------ PROVIDED RECORDS ------
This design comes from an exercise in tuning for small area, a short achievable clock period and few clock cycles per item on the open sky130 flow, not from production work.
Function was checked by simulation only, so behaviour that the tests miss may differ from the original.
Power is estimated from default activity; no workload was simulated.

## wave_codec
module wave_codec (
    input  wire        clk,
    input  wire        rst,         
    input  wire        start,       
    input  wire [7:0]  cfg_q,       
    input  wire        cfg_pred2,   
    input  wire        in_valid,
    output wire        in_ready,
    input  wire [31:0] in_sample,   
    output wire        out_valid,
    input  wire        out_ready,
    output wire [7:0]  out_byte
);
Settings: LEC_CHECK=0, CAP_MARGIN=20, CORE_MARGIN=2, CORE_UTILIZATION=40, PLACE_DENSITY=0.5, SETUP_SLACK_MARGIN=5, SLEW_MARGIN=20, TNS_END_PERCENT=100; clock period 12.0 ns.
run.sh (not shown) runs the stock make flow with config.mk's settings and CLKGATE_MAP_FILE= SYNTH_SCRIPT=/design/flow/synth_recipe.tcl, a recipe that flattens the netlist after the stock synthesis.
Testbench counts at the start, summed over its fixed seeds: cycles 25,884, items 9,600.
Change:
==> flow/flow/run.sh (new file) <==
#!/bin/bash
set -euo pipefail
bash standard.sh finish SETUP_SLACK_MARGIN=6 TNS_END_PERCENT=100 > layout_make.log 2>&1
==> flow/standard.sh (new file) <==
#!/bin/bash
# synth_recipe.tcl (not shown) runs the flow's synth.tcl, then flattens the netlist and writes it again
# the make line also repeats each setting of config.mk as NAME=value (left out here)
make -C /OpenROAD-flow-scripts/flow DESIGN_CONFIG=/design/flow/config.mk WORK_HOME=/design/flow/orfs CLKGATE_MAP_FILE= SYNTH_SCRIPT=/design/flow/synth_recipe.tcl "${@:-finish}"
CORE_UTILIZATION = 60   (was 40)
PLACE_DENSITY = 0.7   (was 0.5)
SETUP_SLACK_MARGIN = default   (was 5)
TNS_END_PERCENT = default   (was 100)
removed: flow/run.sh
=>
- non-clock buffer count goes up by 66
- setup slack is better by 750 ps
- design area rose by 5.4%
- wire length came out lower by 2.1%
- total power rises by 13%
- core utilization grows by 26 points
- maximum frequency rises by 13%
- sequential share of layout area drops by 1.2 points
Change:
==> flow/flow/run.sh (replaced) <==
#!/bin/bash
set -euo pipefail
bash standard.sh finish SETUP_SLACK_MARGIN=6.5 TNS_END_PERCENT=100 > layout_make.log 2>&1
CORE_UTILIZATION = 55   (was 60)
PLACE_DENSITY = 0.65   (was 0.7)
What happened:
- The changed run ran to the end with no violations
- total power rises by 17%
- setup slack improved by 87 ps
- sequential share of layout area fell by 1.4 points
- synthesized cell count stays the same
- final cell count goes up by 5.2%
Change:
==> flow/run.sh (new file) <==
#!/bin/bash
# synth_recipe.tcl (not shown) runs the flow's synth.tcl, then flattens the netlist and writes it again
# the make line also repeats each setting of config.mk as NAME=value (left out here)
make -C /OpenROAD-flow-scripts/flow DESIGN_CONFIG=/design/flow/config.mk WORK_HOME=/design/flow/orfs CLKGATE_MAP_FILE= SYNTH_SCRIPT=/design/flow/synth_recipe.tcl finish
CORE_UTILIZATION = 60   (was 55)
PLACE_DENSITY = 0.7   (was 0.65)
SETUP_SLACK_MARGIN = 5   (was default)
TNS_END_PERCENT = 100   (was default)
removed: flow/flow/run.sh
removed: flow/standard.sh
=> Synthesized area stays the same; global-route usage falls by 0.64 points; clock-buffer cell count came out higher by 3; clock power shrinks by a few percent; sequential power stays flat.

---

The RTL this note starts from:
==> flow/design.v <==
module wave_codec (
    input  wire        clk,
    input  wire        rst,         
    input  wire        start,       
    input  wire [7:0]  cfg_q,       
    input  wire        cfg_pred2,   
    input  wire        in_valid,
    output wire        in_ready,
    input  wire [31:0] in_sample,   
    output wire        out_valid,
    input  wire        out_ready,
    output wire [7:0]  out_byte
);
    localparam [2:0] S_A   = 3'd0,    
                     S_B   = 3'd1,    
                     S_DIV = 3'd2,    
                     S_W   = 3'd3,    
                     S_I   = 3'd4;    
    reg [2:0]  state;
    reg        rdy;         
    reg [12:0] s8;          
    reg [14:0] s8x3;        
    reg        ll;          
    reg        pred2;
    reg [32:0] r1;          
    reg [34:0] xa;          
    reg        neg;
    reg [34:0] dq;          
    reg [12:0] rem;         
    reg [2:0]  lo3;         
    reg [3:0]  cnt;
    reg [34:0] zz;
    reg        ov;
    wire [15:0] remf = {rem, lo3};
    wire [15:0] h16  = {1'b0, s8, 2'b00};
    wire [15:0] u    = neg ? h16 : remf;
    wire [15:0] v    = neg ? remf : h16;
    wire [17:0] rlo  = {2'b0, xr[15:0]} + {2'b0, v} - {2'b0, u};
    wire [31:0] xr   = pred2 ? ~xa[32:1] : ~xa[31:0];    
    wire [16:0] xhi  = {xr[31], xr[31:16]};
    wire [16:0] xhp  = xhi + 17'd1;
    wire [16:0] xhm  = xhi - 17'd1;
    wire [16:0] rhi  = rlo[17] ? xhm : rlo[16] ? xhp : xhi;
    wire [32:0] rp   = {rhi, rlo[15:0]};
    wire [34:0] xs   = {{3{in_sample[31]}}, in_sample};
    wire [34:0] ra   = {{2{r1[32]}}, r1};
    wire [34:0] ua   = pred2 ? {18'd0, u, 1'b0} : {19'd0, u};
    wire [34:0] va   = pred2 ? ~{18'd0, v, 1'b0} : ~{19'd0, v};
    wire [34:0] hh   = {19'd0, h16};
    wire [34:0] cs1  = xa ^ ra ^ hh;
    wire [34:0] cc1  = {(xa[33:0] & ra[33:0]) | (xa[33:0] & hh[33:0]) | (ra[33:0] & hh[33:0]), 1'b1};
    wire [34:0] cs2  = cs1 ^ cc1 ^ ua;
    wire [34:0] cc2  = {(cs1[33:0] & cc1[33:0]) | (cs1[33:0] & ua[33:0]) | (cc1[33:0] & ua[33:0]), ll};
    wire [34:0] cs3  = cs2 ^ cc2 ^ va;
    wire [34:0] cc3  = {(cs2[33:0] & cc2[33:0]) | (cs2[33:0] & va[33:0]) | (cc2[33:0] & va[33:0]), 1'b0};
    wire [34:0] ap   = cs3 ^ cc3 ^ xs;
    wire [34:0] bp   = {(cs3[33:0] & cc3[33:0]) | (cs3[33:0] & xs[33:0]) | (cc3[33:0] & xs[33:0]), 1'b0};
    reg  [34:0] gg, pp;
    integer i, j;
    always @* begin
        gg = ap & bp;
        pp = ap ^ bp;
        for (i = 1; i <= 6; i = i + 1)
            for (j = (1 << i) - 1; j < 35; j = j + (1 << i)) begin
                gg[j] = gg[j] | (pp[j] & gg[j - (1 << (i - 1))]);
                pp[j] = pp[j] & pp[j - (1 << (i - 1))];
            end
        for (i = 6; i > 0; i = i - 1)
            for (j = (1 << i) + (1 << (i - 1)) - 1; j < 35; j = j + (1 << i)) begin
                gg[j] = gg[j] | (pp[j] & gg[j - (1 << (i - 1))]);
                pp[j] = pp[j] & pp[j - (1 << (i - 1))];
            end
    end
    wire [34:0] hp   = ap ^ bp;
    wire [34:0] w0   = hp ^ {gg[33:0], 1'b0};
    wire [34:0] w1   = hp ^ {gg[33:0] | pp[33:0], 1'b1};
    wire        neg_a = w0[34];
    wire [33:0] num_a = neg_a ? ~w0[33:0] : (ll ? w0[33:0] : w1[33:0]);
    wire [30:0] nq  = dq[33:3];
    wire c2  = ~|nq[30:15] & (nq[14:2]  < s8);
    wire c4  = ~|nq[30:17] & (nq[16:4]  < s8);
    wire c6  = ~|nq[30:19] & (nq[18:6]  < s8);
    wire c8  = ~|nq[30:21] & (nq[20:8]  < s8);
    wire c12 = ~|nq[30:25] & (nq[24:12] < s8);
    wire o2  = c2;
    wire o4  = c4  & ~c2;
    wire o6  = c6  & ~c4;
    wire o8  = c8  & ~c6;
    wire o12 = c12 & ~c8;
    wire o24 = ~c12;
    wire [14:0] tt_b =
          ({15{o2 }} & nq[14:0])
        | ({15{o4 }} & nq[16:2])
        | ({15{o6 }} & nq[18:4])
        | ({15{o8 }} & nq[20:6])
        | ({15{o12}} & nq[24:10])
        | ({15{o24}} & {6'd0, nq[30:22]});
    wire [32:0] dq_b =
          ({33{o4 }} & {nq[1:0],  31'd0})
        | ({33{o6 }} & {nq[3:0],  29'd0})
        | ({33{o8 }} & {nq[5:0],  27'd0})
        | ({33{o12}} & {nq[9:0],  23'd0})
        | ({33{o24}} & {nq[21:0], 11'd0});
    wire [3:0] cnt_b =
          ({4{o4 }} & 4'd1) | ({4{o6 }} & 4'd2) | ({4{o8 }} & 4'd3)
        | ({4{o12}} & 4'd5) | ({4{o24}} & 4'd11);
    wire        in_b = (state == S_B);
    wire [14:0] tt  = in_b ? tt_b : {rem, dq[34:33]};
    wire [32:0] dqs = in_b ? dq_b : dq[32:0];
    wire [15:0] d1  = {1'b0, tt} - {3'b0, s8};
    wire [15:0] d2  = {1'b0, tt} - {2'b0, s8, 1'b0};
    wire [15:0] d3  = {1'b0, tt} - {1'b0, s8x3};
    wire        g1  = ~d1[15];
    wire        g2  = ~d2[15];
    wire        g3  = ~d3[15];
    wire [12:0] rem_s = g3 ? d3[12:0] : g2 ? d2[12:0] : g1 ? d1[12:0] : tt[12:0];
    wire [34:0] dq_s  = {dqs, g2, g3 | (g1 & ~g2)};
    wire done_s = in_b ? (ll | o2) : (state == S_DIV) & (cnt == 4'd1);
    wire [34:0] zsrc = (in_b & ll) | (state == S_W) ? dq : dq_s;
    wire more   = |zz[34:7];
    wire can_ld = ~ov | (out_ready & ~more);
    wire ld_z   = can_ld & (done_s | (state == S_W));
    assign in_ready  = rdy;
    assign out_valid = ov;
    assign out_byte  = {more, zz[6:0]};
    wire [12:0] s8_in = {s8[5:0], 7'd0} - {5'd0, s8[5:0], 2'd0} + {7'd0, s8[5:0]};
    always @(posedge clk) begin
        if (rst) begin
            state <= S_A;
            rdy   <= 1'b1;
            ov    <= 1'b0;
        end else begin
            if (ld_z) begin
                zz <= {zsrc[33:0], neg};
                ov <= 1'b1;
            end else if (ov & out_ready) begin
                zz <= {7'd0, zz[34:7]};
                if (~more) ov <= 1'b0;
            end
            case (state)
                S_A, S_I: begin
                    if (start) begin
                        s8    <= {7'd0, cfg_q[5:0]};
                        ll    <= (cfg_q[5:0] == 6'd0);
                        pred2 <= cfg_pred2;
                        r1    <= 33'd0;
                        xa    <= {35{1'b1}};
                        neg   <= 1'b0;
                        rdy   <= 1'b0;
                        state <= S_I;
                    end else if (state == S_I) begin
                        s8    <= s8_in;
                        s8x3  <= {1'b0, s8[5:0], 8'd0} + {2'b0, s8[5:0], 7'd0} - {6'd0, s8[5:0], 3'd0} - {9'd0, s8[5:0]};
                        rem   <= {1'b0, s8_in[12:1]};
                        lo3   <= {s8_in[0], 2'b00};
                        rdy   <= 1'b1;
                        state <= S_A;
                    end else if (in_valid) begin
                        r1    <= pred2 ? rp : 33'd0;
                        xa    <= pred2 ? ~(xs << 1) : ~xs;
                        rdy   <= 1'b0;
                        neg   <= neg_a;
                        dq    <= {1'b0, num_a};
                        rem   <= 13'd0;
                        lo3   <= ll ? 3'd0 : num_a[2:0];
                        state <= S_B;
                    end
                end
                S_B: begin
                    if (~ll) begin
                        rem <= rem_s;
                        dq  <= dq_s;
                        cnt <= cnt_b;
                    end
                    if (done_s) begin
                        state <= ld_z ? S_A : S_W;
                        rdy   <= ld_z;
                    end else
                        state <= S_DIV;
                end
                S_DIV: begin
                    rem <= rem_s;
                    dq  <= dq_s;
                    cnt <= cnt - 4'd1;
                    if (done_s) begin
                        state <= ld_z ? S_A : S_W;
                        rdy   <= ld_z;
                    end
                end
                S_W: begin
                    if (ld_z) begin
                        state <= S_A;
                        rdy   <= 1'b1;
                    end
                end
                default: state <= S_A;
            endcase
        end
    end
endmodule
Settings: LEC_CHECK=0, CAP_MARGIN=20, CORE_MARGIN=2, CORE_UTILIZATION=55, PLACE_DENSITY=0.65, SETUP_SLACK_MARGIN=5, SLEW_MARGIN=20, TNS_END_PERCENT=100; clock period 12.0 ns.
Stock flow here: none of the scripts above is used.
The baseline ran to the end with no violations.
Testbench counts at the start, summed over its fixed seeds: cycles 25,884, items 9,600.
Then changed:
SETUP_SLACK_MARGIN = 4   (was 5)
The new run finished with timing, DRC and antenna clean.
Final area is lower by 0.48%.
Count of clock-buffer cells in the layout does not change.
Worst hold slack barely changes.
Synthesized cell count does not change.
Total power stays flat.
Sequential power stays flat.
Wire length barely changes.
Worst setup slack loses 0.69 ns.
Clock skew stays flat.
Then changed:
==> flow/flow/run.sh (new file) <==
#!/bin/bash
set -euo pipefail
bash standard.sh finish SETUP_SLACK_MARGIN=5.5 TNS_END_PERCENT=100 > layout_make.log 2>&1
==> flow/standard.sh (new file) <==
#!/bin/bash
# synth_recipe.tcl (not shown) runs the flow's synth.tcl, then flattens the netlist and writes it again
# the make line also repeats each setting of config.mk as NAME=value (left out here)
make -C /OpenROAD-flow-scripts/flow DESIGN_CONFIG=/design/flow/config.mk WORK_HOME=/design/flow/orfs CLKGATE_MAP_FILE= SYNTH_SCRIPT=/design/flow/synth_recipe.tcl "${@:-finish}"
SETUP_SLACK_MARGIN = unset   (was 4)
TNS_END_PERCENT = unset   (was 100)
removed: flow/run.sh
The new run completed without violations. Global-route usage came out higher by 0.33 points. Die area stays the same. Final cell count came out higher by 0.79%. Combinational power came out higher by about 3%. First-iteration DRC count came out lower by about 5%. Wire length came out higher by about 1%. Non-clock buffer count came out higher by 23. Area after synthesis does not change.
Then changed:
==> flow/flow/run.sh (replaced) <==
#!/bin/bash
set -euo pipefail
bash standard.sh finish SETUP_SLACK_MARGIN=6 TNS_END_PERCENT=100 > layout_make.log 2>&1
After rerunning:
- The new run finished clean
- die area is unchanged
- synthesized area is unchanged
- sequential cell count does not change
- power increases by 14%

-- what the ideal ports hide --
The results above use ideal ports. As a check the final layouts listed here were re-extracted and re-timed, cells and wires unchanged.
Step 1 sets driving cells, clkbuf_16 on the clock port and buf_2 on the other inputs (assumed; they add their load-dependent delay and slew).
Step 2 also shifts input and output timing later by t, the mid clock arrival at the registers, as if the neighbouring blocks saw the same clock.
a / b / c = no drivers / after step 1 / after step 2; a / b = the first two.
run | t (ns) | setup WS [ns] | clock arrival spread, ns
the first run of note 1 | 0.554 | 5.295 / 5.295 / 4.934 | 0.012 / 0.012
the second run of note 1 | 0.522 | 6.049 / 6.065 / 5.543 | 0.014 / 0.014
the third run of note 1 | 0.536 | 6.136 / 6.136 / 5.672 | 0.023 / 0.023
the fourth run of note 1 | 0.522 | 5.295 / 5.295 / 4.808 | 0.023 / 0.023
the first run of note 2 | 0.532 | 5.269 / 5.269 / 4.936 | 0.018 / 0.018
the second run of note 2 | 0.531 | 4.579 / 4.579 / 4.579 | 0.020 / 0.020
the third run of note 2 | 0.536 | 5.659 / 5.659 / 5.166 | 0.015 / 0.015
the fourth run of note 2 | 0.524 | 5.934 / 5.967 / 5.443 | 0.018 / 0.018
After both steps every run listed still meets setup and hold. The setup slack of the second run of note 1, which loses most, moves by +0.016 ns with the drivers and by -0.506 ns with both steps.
------
-- WHAT IS REQUIRED --
Copy out, from the material above, each line where the word "length" is present.

-- ANSWER TO THIS PROBLEM --
- wire length came out lower by 2.1%
Wire length barely changes.
The new run completed without violations. Global-route usage came out higher by 0.33 points. Die area stays the same. Final cell count came out higher by 0.79%. Combinational power came out higher by about 3%. First-iteration DRC count came out lower by about 5%. Wire length came out higher by about 1%. Non-clock buffer count came out higher by 23. Area after synthesis does not change.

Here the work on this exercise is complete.